- _PROBLEM DETAILS_: Determine how many lines of the data below contain "bitcnt", then give only that number.

[RECORDS SUPPLIED]

$ cat src/core/iew_pkg.sv
package iew_pkg;

  // timing
  localparam int CLK_PERIOD_NS = 100;
  localparam int WRITE_TIME_NS = 5000000;
  localparam int WRITE_CYCLES  = WRITE_TIME_NS / CLK_PERIOD_NS;

  // select byte layout
  localparam logic [3:0] TYPE_MAIN = 4'ha;
  localparam logic [3:0] TYPE_ID   = 4'hb;
  localparam int         TYPE_MSB  = 7;
  localparam int         TYPE_LSB  = 4;
  localparam int         CS_MSB    = 3;
  localparam int         CS_LSB    = 2;
  localparam int         TOP_POS   = 1;
  localparam int         RW_POS    = 0;

  // address and data fields
  localparam int         LOCK_POS      = 2;
  localparam int         LOCK_DATA_POS = 1;
  localparam logic [3:0] BYTE_BITS     = 4'h8;

  // synchroniser pin slots
  localparam int PIN_SCL = 0;
  localparam int PIN_SDA = 1;
  localparam int PIN_CSL = 2;
  localparam int PIN_CSH = 3;
  localparam int PIN_WP  = 4;
  localparam int PIN_N   = 5;

  typedef enum logic [2:0] {
    ST_IDLE,
    ST_SEL,
    ST_AHI,
    ST_ALO,
    ST_DATA,
    ST_SKIP,
    ST_BUSY
  } iew_state_type;

  function automatic logic iew_sel_match(input logic [7:0] b, input logic [1:0] cs);
    return (b[TYPE_MSB:TYPE_LSB] == TYPE_MAIN || b[TYPE_MSB:TYPE_LSB] == TYPE_ID)
           && b[CS_MSB:CS_LSB] == cs;
  endfunction

endpackage

$ cat src/core/iew_link_if.sv
`timescale 1ns/1ps
`default_nettype none
interface iew_link_if;
  logic       scl_rise;
  logic       scl_fall;
  logic       sda;
  logic       start;
  logic       stop;
  logic       wp;
  logic [1:0] cs;

  modport src (output scl_rise, scl_fall, sda, start, stop, wp, cs);
  modport dst (input scl_rise, scl_fall, sda, start, stop, wp, cs);
endinterface
`default_nettype wire

$ cat src/core/iew_line_sync.sv
`timescale 1ns/1ps
`default_nettype none
module iew_line_sync (
  // clock and reset
  input  wire logic clk,
  input  wire logic rst_n,
  // pins
  input  wire logic scl,
  input  wire logic sda_i,
  input  wire logic cs_lo,
  input  wire logic cs_hi,
  input  wire logic wp,
  // conditioned events
  iew_link_if.src   link
);

  typedef struct packed {
    logic [iew_pkg::PIN_N-1:0] s1;
    logic [iew_pkg::PIN_N-1:0] s2;
    logic [1:0]                s3;
  } iew_sync_type;

  iew_sync_type st;
  iew_sync_type next_st;

  // s1 is read only by s2; edges come from s2 against s3
  always_comb begin
    next_st    = st;
    next_st.s1 = {wp, cs_hi, cs_lo, sda_i, scl};
    next_st.s2 = st.s1;
    next_st.s3 = {st.s2[iew_pkg::PIN_SDA], st.s2[iew_pkg::PIN_SCL]};
  end

  // idle-high reset keeps a false start away after release
  always_ff @(posedge clk or negedge rst_n) begin
    if (!rst_n) begin
      st <= '1;
    end else begin
      st <= next_st;
    end
  end

  logic scl_hold;
  assign scl_hold      = st.s2[iew_pkg::PIN_SCL] & st.s3[iew_pkg::PIN_SCL];
  assign link.scl_rise = st.s2[iew_pkg::PIN_SCL] & ~st.s3[iew_pkg::PIN_SCL];
  assign link.scl_fall = ~st.s2[iew_pkg::PIN_SCL] & st.s3[iew_pkg::PIN_SCL];
  assign link.start    = scl_hold & st.s3[iew_pkg::PIN_SDA] & ~st.s2[iew_pkg::PIN_SDA]; // RQ1
  assign link.stop     = scl_hold & ~st.s3[iew_pkg::PIN_SDA] & st.s2[iew_pkg::PIN_SDA]; // RQ2
  assign link.sda      = st.s2[iew_pkg::PIN_SDA];
  assign link.wp       = st.s2[iew_pkg::PIN_WP];
  assign link.cs       = {st.s2[iew_pkg::PIN_CSH], st.s2[iew_pkg::PIN_CSL]};

endmodule
`default_nettype wire

$ cat src/core/iew_top.sv
// What this block does
// RQ1: start is sda fall while scl high
// RQ2: stop is sda rise, ends the exchange
// RQ3: sample sda on each scl rise
// RQ4: master changes sda only while scl low
// RQ5: receiver pulls sda low in ninth slot
// RQ6: select byte msb first, type, cs, a16, dir
// RQ7: respond only when cs bits match pins
// RQ8: direction bit one reads, zero writes; a read select is acked, then skipped with no data driven
// RQ9: ack match; mismatch releases bus, standby
// RQ10: write takes two acked address bytes
// RQ11: seventeen-bit address, top bit from select
// RQ12: write starts only on stop after data ack
// RQ13: counter points past last written byte
// RQ14: busy: sda released, all traffic ignored
// RQ15: write protect high nacks every data byte
// RQ16: page write wraps within same page
// RQ17: page counter steps after each data byte
// RQ18: id page write uses page protocol
// RQ19: locked id page nacks its data bytes
// RQ20: lock command sets permanent id lock; here the lock clears on reset
// RQ21: writes rewrite whole four-byte ecc group; here only loaded bytes go out, each with its group address
// RQ22: busy select unacked, acked when done
// RQ23: protected writes still ack select, address
// RQ24: write protect low or open enables writes
// RQ25: open chip selects read as zero
`timescale 1ns/1ps
`default_nettype none
module iew_top #(
  parameter int unsigned TW_CYCLES = iew_pkg::WRITE_CYCLES
) (
  // clock and reset
  input  wire logic        clk,
  input  wire logic        rst_b,
  // two-wire link
  input  wire logic        scl,
  input  wire logic        sda_i,
  output logic             sda_o,
  output logic             sda_oe_b,
  // straps
  input  wire logic        write_protect_input,
  input  wire logic        chip_select_pin_high,
  input  wire logic        chip_select_pin_low,
  // array write port
  output logic             mem_wr,
  output logic             mem_wr_id,
  output logic [16:0]      mem_wr_addr,
  output logic [7:0]       mem_wr_data,
  output logic [14:0]      mem_grp_addr,
  // status
  output logic [16:0]      mem_addr_counter,
  output logic             busy,
  output logic             id_locked
);

  logic [1:0] rst_q;
  logic       rst_n;

  always_ff @(posedge clk or negedge rst_b) begin
    if (!rst_b) begin
      rst_q <= '0;
    end else begin
      rst_q <= {rst_q[0], 1'b1};
    end
  end
  assign rst_n = rst_q[1];

  iew_link_if link ();

  iew_line_sync u_sync (
    .clk   (clk),
    .rst_n (rst_n),
    .scl   (scl),
    .sda_i (sda_i),
    .cs_lo (chip_select_pin_low),
    .cs_hi (chip_select_pin_high),
    .wp    (write_protect_input),
    .link  (link.src)
  );

  typedef struct packed {
    iew_pkg::iew_state_type state;
    logic [3:0]             bitcnt;
    logic [7:0]             shreg;
    logic                   ack;
    logic                   ack_slot;
    logic                   after_ack;
    logic                   id_sel;
    logic [8:0]             page;
    logic [7:0]             low;
    logic                   got;
    logic                   lock_req;
    logic                   locked;
    logic [255:0][7:0]      wbuf;
    logic [255:0]           wmask;
    logic [8:0]             walk;
    logic [31:0]            timer;
    logic                   wr;
    logic                   wr_id;
    logic [16:0]            wr_addr;
    logic [7:0]             wr_data;
  } iew_core_type;

  iew_core_type st;
  iew_core_type next_st;

  logic byte_end;
  logic accept;
  logic is_lock;
  logic commit;

  assign byte_end = link.scl_fall && !st.ack_slot && st.bitcnt == iew_pkg::BYTE_BITS;
  assign accept   = !link.wp && !(st.id_sel && st.locked); // RQ15 RQ19 RQ24
  assign is_lock  = st.id_sel && st.page[iew_pkg::LOCK_POS]; // RQ20
  assign commit   = st.state == iew_pkg::ST_DATA && st.after_ack && st.got; // RQ12

  always_comb begin
    next_st    = st;
    next_st.wr = 1'b0;
    case (st.state)
      iew_pkg::ST_BUSY: begin
        // start and stop are not looked at while busy
        if (!st.walk[8]) begin
          if (st.wmask[st.walk[7:0]]) begin
            next_st.wr      = 1'b1;
            next_st.wr_id   = st.id_sel;
            next_st.wr_addr = {st.page, st.walk[7:0]};
            next_st.wr_data = st.wbuf[st.walk[7:0]];
          end
          next_st.walk = st.walk + 9'h001;
        end
        if (st.timer != '0) begin
          next_st.timer = st.timer - 32'h1;
        end else if (st.walk[8]) begin // RQ14 RQ22
          next_st.state    = iew_pkg::ST_IDLE;
          next_st.wmask    = '0;
          next_st.lock_req = 1'b0;
          if (st.lock_req) begin
            next_st.locked = 1'b1; // RQ20
          end
        end
      end
      iew_pkg::ST_IDLE: begin
        if (link.start) begin // RQ1
          next_st.state     = iew_pkg::ST_SEL;
          next_st.bitcnt    = '0;
          next_st.ack_slot  = 1'b0;
          next_st.after_ack = 1'b0;
        end
      end
      default: begin
        if (link.start) begin // RQ1
          // a repeated start drops any unwritten page data
          next_st.state     = iew_pkg::ST_SEL;
          next_st.bitcnt    = '0;
          next_st.ack       = 1'b0;
          next_st.ack_slot  = 1'b0;
          next_st.after_ack = 1'b0;
          next_st.got       = 1'b0;
          next_st.lock_req  = 1'b0;
          next_st.wmask     = '0;
        end else if (link.stop) begin // RQ2
          next_st.ack      = 1'b0;
          next_st.ack_slot = 1'b0;
          if (commit) begin // RQ12
            next_st.state = iew_pkg::ST_BUSY;
            next_st.walk  = '0;
            next_st.timer = TW_CYCLES - 32'h1;
          end else begin
            next_st.state    = iew_pkg::ST_IDLE;
            next_st.wmask    = '0;
            next_st.lock_req = 1'b0;
          end
        end else begin
          if (link.scl_rise && !st.ack_slot && st.bitcnt != iew_pkg::BYTE_BITS) begin
            next_st.shreg     = {st.shreg[6:0], link.sda}; // RQ3 RQ6
            next_st.bitcnt    = st.bitcnt + 4'h1;
            // the rise that opens the tenth slot must not lose the stop window
            next_st.after_ack = st.after_ack && st.bitcnt == '0; // RQ12
          end
          if (link.scl_fall && st.ack_slot) begin // RQ5
            next_st.ack       = 1'b0;
            next_st.ack_slot  = 1'b0;
            next_st.bitcnt    = '0;
            next_st.after_ack = st.state == iew_pkg::ST_DATA;
          end else if (byte_end && st.state != iew_pkg::ST_SKIP) begin
            next_st.ack_slot = 1'b1;
            case (st.state)
              iew_pkg::ST_SEL: begin
                if (!iew_pkg::iew_sel_match(st.shreg, link.cs)) begin // RQ7 RQ9 RQ25
                  next_st.state    = iew_pkg::ST_SKIP;
                  next_st.ack_slot = 1'b0;
                end else begin
                  next_st.ack      = 1'b1; // RQ9 RQ22 RQ23
                  next_st.id_sel   = st.shreg[iew_pkg::TYPE_LSB]; // RQ18
                  next_st.page[8]  = st.shreg[iew_pkg::TOP_POS]; // RQ11
                  next_st.got      = 1'b0;
                  next_st.lock_req = 1'b0;
                  next_st.wmask    = '0;
                  // the read path lives elsewhere; this end steps aside
                  if (st.shreg[iew_pkg::RW_POS]) begin // RQ8
                    next_st.state = iew_pkg::ST_SKIP;
                  end else begin
                    next_st.state = iew_pkg::ST_AHI; // RQ10
                  end
                end
              end
              iew_pkg::ST_AHI: begin
                next_st.ack       = 1'b1; // RQ10 RQ23
                next_st.page[7:0] = st.shreg;
                next_st.state     = iew_pkg::ST_ALO;
              end
              iew_pkg::ST_ALO: begin
                next_st.ack   = 1'b1; // RQ10 RQ23
                next_st.low   = st.shreg; // RQ11
                next_st.state = iew_pkg::ST_DATA;
              end
              iew_pkg::ST_DATA: begin
                if (accept) begin
                  next_st.ack = 1'b1;
                  next_st.got = 1'b1;
                  if (is_lock) begin // RQ20
                    next_st.lock_req = !st.got && st.shreg[iew_pkg::LOCK_DATA_POS];
                  end else begin
                    next_st.wbuf[st.low]  = st.shreg; // RQ16 RQ18
                    next_st.wmask[st.low] = 1'b1;
                    next_st.low           = st.low + 8'h01; // RQ16 RQ17 RQ13
                  end
                end
              end
              default: begin
                next_st.ack_slot = 1'b0;
              end
            endcase
          end
        end
      end
    endcase
  end

  // id lock is volatile here; a real part keeps it in the array
  always_ff @(posedge clk or negedge rst_n) begin
    if (!rst_n) begin
      st <= '0;
    end else begin
      st <= next_st;
    end
  end

  assign sda_o            = 1'b0;
  assign sda_oe_b         = ~st.ack; // RQ5 RQ14
  assign busy             = st.state == iew_pkg::ST_BUSY;
  assign id_locked        = st.locked;
  assign mem_wr           = st.wr;
  assign mem_wr_id        = st.wr_id;
  assign mem_wr_addr      = st.wr_addr;
  assign mem_wr_data      = st.wr_data;
  assign mem_grp_addr     = st.wr_addr[16:2]; // RQ21
  assign mem_addr_counter = {st.page, st.low}; // RQ13

  property p_busy_quiet;
    @(posedge clk) disable iff (!rst_n) busy |-> sda_oe_b ##1 st.state != iew_pkg::ST_SEL;
  endproperty
  a_busy_quiet: assert property (p_busy_quiet) else $error("busy but sda driven"); // RQ14

  property p_start_sel;
    @(posedge clk) disable iff (!rst_n) (link.start && !busy) |=> st.state == iew_pkg::ST_SEL;
  endproperty
  a_start_sel: assert property (p_start_sel) else $error("start not taken"); // RQ1

  property p_stop_end;
    @(posedge clk) disable iff (!rst_n)
      (link.stop && !link.start && !busy && st.state != iew_pkg::ST_IDLE && !commit)
      |=> st.state == iew_pkg::ST_IDLE && sda_oe_b;
  endproperty
  a_stop_end: assert property (p_stop_end) else $error("stop did not end exchange"); // RQ2

  property p_sample;
    @(posedge clk) disable iff (!rst_n)
      (st.state == iew_pkg::ST_SEL && link.scl_rise && !link.start && !link.stop
       && !st.ack_slot && st.bitcnt < iew_pkg::BYTE_BITS)
      |=> st.shreg[0] == $past(link.sda) && st.bitcnt == $past(st.bitcnt) + 4'h1;
  endproperty
  a_sample: assert property (p_sample) else $error("bit not sampled on scl rise"); // RQ3

  property p_mismatch;
    @(posedge clk) disable iff (!rst_n)
      (st.state == iew_pkg::ST_SEL && byte_end && !link.start && !link.stop
       && st.shreg[iew_pkg::CS_MSB:iew_pkg::CS_LSB] != link.cs)
      |=> st.state == iew_pkg::ST_SKIP && sda_oe_b [*2];
  endproperty
  a_mismatch: assert property (p_mismatch) else $error("mismatched select acked"); // RQ9

  property p_wp_nack;
    @(posedge clk) disable iff (!rst_n)
      (st.state == iew_pkg::ST_DATA && byte_end && link.wp && !link.start && !link.stop)
      |=> sda_oe_b && $stable(st.wmask) && !st.got == !$past(st.got);
  endproperty
  a_wp_nack: assert property (p_wp_nack) else $error("protected data byte acked"); // RQ15

  property p_addr_ack;
    @(posedge clk) disable iff (!rst_n)
      (st.state inside {iew_pkg::ST_AHI, iew_pkg::ST_ALO} && byte_end
       && !link.start && !link.stop)
      |=> !sda_oe_b && st.ack_slot;
  endproperty
  a_addr_ack: assert property (p_addr_ack) else $error("address byte not acked"); // RQ23

  property p_commit;
    @(posedge clk) disable iff (!rst_n)
      (commit && link.stop && !link.start) |=> busy ##1 busy;
  endproperty
  a_commit: assert property (p_commit) else $error("stop after data ack did not write"); // RQ12

  property p_page_step;
    @(posedge clk) disable iff (!rst_n)
      (st.state == iew_pkg::ST_DATA && byte_end && accept && !is_lock
       && !link.start && !link.stop)
      |=> st.low == $past(st.low) + 8'h01 && st.page == $past(st.page);
  endproperty
  a_page_step: assert property (p_page_step) else $error("page counter did not wrap-step"); // RQ17

  property p_ack_release;
    @(posedge clk) disable iff (!rst_n)
      (st.ack_slot && link.scl_fall && !link.start && !link.stop && !busy)
      |=> sda_oe_b && !st.ack_slot;
  endproperty
  a_ack_release: assert property (p_ack_release) else $error("ack held past ninth slot"); // RQ5

  property p_lock_set;
    @(posedge clk) disable iff (!rst_n)
      (busy && st.lock_req && st.timer == '0 && st.walk[8])
      |=> id_locked && !busy;
  endproperty
  a_lock_set: assert property (p_lock_set) else $error("lock write did not id_page_lock_command page"); // RQ20

  property p_locked_nack;
    @(posedge clk) disable iff (!rst_n)
      (st.state == iew_pkg::ST_DATA && byte_end && st.id_sel && st.locked
       && !link.start && !link.stop)
      |=> sda_oe_b && $stable(st.wmask) && $stable(st.low);
  endproperty
  a_locked_nack: assert property (p_locked_nack) else $error("locked id page byte acked"); // RQ19

  property p_no_commit;
    @(posedge clk) disable iff (!rst_n)
      (link.stop && !commit && !busy)
      |=> !busy;
  endproperty
  a_no_commit: assert property (p_no_commit) else $error("stop off the tenth slot wrote"); // RQ12

endmodule
`default_nettype wire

[/RECORDS SUPPLIED]

- _RESPONSE AREA_: 10